Letter From the Editors

Russian opposition leader Aleksei Navalny is slowly recuperating in Germany, where he has been receiving lifeline medical treatment after falling violently ill aboard a plane en route from Tomsk to Moscow. Doctors reported this week that he has been taken out of a medically induced coma. German toxicologists say he was poisoned with Novichok – a powerful chemical weapon developed in the Soviet Union.

Republic columnist Rimma Polyak chronicles the chain of events in the Navalny affair and their fallout, which doesn’t look good for the Russian authorities. Attempts to thwart medical treatment for the sickened opposition leader apparently began even while Navalny was still at the Omsk airport, where his flight made an emergency landing: Two bomb threats were called into the airport where medical workers were giving Navalny initial emergency treatment. Navalny faced even more hurdles at the hospital, where law-enforcement and hospital administration officials found reasons to deny his wife access to him. Yulia Navalnaya eventually managed to see Aleksei and get him and his personal belongings out of the Omsk hospital. One of those belongings, a water bottle, is apparently the smoking gun – it reportedly contained traces of Novichok.

The Kremlin continues to maintain there was no foul play (at least not on its part), which is why a criminal case has still not been opened in Russia over the incident. The Russian government says it will respond only to concrete evidence, not to what it calls baseless assertions. Fairly or unfairly, the Putin regime is facing more pressure and questions from the West, as Yury Safronov, Aleksei Fenenko and Vladimir Solovyov remark (each from a slightly different position).

The Putin regime has been grasping for more and more lifelines lately, and it is getting less and less discreet about it. The recent revisions to the Russian Constitution were a barefaced attempt to keep Putin in power, but recent protest rallies across the country do not bode well for the regime’s long-term stability. Was Moscow reaching for another lifeline when it sought to dispose of its biggest and toughest critic, as Western leaders are claiming? Such a brazen move smacks of desperation. Could the regime really be so audacious and stoop so low?
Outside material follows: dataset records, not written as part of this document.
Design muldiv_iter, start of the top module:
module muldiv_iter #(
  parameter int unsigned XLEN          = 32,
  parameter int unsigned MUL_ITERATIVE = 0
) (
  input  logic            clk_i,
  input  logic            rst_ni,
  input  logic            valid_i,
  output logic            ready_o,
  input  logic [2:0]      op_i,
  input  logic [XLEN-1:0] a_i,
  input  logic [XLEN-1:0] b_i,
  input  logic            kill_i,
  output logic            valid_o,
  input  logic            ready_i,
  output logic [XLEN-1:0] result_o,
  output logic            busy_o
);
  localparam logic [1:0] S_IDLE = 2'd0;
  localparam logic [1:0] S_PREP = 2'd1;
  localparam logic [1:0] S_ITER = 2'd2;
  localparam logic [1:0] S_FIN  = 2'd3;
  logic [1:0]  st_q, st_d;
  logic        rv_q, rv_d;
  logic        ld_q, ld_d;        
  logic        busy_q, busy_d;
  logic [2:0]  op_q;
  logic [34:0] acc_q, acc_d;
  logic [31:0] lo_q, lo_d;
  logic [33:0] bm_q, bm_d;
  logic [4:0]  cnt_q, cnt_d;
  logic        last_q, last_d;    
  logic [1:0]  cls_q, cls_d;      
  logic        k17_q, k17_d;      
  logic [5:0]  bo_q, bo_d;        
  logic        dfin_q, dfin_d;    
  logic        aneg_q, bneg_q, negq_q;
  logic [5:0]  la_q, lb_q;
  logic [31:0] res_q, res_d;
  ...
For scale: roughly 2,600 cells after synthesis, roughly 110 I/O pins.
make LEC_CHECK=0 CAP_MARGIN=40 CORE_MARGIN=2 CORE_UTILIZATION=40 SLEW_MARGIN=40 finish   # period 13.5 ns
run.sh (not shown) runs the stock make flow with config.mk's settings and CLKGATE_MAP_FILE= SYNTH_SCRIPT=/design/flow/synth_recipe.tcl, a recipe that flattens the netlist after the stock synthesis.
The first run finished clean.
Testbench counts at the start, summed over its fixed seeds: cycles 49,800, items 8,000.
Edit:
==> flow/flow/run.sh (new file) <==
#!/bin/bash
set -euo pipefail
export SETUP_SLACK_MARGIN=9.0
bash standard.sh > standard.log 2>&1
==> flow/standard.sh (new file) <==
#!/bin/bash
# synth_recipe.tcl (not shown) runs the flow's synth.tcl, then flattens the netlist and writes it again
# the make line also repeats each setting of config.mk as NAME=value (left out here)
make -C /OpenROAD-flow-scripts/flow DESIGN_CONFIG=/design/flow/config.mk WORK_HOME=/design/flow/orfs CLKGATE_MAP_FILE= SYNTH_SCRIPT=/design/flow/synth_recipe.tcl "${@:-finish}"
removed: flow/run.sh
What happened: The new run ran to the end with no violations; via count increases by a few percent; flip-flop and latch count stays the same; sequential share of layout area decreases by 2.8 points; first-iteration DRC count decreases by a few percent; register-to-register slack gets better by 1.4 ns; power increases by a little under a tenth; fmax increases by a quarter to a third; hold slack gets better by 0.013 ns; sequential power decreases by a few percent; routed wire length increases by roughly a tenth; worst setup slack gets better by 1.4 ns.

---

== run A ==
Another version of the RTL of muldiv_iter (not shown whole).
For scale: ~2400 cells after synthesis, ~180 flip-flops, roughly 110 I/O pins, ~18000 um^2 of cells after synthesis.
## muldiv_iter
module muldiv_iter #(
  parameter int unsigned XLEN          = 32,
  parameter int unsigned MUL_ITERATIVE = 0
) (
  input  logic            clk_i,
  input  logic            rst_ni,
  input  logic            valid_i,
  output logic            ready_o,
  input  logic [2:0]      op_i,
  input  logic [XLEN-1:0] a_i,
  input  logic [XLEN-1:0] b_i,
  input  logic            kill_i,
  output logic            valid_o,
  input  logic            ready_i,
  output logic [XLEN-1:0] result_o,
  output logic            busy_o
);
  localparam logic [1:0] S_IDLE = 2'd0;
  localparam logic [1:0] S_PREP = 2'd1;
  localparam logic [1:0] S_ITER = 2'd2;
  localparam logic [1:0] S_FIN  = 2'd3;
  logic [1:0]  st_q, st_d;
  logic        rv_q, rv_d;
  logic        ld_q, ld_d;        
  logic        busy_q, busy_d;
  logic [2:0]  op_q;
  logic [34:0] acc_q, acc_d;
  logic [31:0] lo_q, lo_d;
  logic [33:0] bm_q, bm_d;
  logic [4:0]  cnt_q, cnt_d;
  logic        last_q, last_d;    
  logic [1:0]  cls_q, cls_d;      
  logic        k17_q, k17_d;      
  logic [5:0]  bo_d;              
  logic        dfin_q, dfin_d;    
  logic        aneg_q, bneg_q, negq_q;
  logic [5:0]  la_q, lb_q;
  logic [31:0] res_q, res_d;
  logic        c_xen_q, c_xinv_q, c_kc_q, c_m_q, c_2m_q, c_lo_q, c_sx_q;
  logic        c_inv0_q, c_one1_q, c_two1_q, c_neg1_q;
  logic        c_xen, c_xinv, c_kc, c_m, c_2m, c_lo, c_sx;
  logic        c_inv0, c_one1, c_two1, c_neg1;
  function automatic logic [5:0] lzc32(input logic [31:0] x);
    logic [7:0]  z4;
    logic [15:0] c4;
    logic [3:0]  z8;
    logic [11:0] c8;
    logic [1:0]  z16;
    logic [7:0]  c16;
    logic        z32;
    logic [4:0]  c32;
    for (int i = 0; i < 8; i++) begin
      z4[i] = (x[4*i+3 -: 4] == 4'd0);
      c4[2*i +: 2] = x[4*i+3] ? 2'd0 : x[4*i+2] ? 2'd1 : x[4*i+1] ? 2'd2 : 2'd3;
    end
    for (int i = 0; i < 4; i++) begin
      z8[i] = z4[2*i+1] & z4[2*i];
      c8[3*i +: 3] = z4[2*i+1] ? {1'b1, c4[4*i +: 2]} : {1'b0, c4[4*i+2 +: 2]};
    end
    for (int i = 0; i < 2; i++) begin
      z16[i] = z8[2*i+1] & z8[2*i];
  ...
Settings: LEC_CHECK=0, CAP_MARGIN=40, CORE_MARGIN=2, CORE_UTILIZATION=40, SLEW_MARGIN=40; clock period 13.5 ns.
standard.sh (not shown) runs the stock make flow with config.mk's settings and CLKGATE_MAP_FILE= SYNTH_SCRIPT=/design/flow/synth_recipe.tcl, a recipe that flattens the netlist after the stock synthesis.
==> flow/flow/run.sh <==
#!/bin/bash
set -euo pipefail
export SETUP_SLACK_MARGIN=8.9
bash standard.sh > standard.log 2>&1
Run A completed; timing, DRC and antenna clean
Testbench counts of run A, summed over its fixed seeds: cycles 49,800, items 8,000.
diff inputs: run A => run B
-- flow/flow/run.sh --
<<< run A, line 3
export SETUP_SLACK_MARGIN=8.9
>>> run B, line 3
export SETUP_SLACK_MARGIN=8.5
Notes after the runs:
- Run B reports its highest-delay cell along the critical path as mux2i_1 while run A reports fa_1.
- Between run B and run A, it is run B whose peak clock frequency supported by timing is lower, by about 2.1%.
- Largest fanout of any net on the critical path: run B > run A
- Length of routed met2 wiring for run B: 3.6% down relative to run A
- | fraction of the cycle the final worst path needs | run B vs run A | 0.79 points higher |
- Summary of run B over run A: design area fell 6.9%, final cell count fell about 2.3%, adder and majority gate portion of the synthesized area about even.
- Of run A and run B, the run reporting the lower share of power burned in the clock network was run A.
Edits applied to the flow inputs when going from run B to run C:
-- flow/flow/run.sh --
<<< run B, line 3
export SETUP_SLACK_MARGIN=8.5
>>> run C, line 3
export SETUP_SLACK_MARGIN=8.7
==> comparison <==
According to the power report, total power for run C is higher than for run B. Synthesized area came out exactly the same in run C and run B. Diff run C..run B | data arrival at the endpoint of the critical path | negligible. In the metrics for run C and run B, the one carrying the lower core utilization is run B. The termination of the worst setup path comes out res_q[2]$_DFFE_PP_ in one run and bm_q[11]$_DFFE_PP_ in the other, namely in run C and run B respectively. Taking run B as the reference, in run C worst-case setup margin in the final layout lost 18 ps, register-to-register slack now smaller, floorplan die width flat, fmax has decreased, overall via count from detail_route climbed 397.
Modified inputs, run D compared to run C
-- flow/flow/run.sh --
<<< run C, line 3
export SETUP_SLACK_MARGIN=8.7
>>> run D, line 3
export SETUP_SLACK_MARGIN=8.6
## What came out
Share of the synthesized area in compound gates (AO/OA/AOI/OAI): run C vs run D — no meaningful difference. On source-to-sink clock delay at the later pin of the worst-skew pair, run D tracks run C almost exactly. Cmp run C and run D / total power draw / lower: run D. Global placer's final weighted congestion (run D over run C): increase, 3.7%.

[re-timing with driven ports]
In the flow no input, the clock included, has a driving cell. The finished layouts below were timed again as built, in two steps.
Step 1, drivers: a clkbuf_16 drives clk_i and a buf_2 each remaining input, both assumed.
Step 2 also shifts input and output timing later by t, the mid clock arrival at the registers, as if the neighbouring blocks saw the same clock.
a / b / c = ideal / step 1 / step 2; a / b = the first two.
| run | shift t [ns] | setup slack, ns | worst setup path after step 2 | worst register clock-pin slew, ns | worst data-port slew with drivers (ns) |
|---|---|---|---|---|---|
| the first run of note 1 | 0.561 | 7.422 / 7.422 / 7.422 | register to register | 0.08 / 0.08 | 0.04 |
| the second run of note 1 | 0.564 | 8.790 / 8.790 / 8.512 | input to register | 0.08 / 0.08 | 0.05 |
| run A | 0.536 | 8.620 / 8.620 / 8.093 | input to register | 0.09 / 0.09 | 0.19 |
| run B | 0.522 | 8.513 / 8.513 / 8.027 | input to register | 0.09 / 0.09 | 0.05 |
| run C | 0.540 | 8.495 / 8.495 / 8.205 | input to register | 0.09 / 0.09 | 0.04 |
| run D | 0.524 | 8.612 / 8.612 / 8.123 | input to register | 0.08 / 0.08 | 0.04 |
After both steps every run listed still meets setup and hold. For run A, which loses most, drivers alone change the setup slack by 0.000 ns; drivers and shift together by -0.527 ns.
One thing is certain: The ruling elite are clearly fretting about the future. Despite a landslide victory in the September regional elections, the ruling United Russia party is not taking the 2021 State Duma elections for granted. Party leader and former Russian president Dmitry Medvedev is pushing for a universal basic income in Russia in a populist move that may shore up support for the party in the short term but undoubtedly cripple the economy in the long run, writes the editorial board of Ekspert.
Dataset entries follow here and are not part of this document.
This design comes from an exercise in tuning for small area on the open sky130 flow, not from production work. In this exercise RTL edits were held to simulation tests only and were not proved equivalent to the original. No activity file was given, so power comes from the tool's default toggle rates.

## AL
==> module acc_profile_gen, before the edit <==
module acc_profile_gen
(
    input  logic                          osc_clk,
    input  logic                          arst_n,
    input  logic                          go,
    input  logic                          tick,
    input  logic [32-1:0]     vel_q,
    input  logic                          vel_f,
    input  logic [32-1:0]     acc_q,
    input  logic                          acc_f,
    input  logic [32-1:0]     step_sel,   
    output logic                          step_req,
    output logic                          req_dir
);
    localparam int W  = 32;
    localparam int S  = 16;      
    localparam int WH = W - S;
    logic [W-1:0]  phase;
    logic [S-1:0]  vel_lo;
    logic [WH-1:0] vel_hi;
    logic          vel_c;
    logic [W-1:0]  accel;
    logic          vel_neg_q;
    logic [S-1:0]  vlo_t, alo_t, vel_lo_next, ph_lo_next;
    logic [WH-1:0] vhi_t, ahi_t, vel_hi_next, ph_hi0, ph_hi_next;
    logic [WH:0]   ph_hi_ones;
    logic          vel_c_next, ph_c, vc_t;
    logic [W-1:0]  phase_next;
    logic [W-1:0]  go_vel, go_acc;
    logic          toggled;
    logic          vel_neg;
    assign vlo_t = vel_lo & {S{tick}};
    assign vhi_t = vel_hi & {WH{tick}};
    assign vc_t  = vel_c & tick;
    assign alo_t = accel[S-1:0] & {S{tick}};
    assign ahi_t = accel[W-1:S] & {WH{tick}};
    motion_rc_add #(.W(S))  u_vlo (.a(vel_lo), .b(alo_t), .cin(1'b0),  .s(vel_lo_next), .cout(vel_c_next));
    motion_rc_add #(.W(WH)) u_vhi (.a(vel_hi), .b(ahi_t), .cin(vel_c), .s(vel_hi_next), .cout());
    motion_rc_add #(.W(S))  u_plo (.a(phase[S-1:0]), .b(vlo_t), .cin(1'b0), .s(ph_lo_next), .cout(ph_c));
    motion_rc_add #(.W(WH)) u_phi (.a(phase[W-1:S]), .b(vhi_t), .cin(vc_t), .s(ph_hi0), .cout());
    assign ph_hi_ones[0] = 1'b1;
    for (genvar i = 0; i < WH; i++) begin : g_inc
        assign ph_hi_ones[i+1] = ph_hi_ones[i] & ph_hi0[i];
        assign ph_hi_next[i]   = ph_hi0[i] ^ (ph_c & ph_hi_ones[i]);
    end
    assign phase_next = {ph_hi_next, ph_lo_next};
    assign toggled = (|(phase_next & step_sel)) ^ (|(phase & step_sel));
    assign vel_neg = vel_hi[WH-1] ^ (vel_c & (&vel_hi[WH-2:0]));
    assign go_vel = vel_q & {W{go & vel_f}};
    assign go_acc = acc_q & {W{go & acc_f}};
    always_ff @(posedge osc_clk) begin
        phase     <= phase_next & {W{~go}};
        vel_lo    <= go_vel[S-1:0] | (vel_lo_next & {S{~go}});
        vel_hi    <= go_vel[W-1:S] | (vel_hi_next & {WH{~go}});
        vel_c     <= vel_c_next & ~go;
        accel     <= go_acc | (accel & {W{~go}});
        vel_neg_q <= vel_neg;
    end
    assign req_dir = ~vel_neg_q;
    always_ff @(posedge osc_clk or negedge arst_n) begin
        if (!arst_n) begin
            step_req <= 1'b0;
        end else begin
            step_req <= !go && toggled;
        end
    end
endmodule
Settings: LEC_CHECK=0, CAP_MARGIN=20, CORE_MARGIN=2, CORE_UTILIZATION=60, PLACE_DENSITY=0.75, SLEW_MARGIN=20; clock period 10.0 ns.
standard.sh (not shown) runs the stock make flow with config.mk's settings and CLKGATE_MAP_FILE= SYNTH_SCRIPT=/design/flow/synth_recipe.tcl, a recipe that flattens the netlist after the stock synthesis.
==> flow/flow/run.sh <==
#!/bin/bash
# The standard layout with two changes: clock tree synthesis without dummy
# loads, with clkbuf_8 buffers and sink clusters of at most 12 flip-flops within
# 60 um (a smaller clock tree); and buf_1 as the port buffer cell.
set -euo pipefail
export CTS_ARGS="-sink_clustering_enable -repair_clock_nets -dont_use_dummy_load -buf_list sky130_fd_sc_hd__clkbuf_8 -sink_clustering_size 12 -sink_clustering_max_diameter 60"
export BUFFER_PORTS_ARGS="-buffer_cell sky130_fd_sc_hd__buf_1"
bash standard.sh > standard.log 2>&1
> inputs changed (AL -> TR)
--- a/flow/design.v
+++ b/flow/design.v
@@ -212,9 +212,9 @@
     always_ff @(posedge osc_clk or negedge arst_n) begin
         if (!arst_n) begin
             step_req <= 1'b0;
         end else begin
-            step_req <= !go && toggled;
+            step_req <= !go && tick && toggled;
         end
     end
 endmodule
 `timescale 1ns/1ps
Notes after the runs:
Of TR and AL, it is TR that has the lower mean instance size in the synthesized netlist.
[compare] base=AL new=TR: initial antenna violation count went down 9; final-stage net count went up 301; final RePlAce weighted congestion went down 0.76%.
[compare] base=AL new=TR: fraction of area in registers fell 1.3 points; ratio of final minimum period to clock period went down by 0.46 points; non-clock buffer count moved up.
AL → TR: fraction of the core area covered by cells at the end of the flow now larger, combinational fraction of design power saw a decrease.

[afterwards: timing with drivers on the ports]
No port has a modelled driver above. Below, the same layouts with a new extraction and two added sets of constraints. Step 1: set_driving_cell puts a clkbuf_16 on osc_clk and a buf_2 on each other input, an assumption about the parent block. Step 2 times the ports against the registers' clock, not the clock port: input delays grow and output delays shrink by t, the midpoint of the rising clock arrivals with the driver on. Slacks: no drivers / after step 1 / after step 2; pairs: no drivers / after step 1.
run	t, ns	setup slack, ns	worst setup path at the end	worst register clock-pin slew, ns	worst slew at a driven data input, ns
AL	0.824	0.303 / 0.303 / 0.303	register to register	0.09 / 0.09	0.11
TR	0.852	0.348 / 0.348 / 0.348	register to register	0.09 / 0.09	0.07
After both steps every run listed still meets setup and hold.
Another recent lifeline grab came from embattled Belarussian ruler Aleksandr Lukashenko, who this week made a trip to Sochi to meet with his Russian counterpart in a bid for much-coveted public support. During the open part of the meeting, Lukashenko fawned before the Russian leader, who promised Belarus more financial aid. What they talked about and decided on in their lengthy behind-doors discussions is anybody’s guess, but the lack of transparency didn’t sit well with the Belarussian opposition. The irony is that Lukashenko fiercely criticizes Russia whenever he feels that doing so helps his image with Belarussians. But while Lukashenko’s latest lifeline from Putin may help him in the short term, it might ultimately undermine his long-term position by making him even more dependent on Russia. And it could also hurt Russia, columnist Nikolai Raisky warns: The Russian regime must realize that the Belarussian people could in their own way be Moscow’s own lifeline. So the Kremlin must not burn bridges with the Belarussian people by propping up an iron-fisted ruler who is not popular with the people by any stretch of the imagination. Lifelines are always tenuous.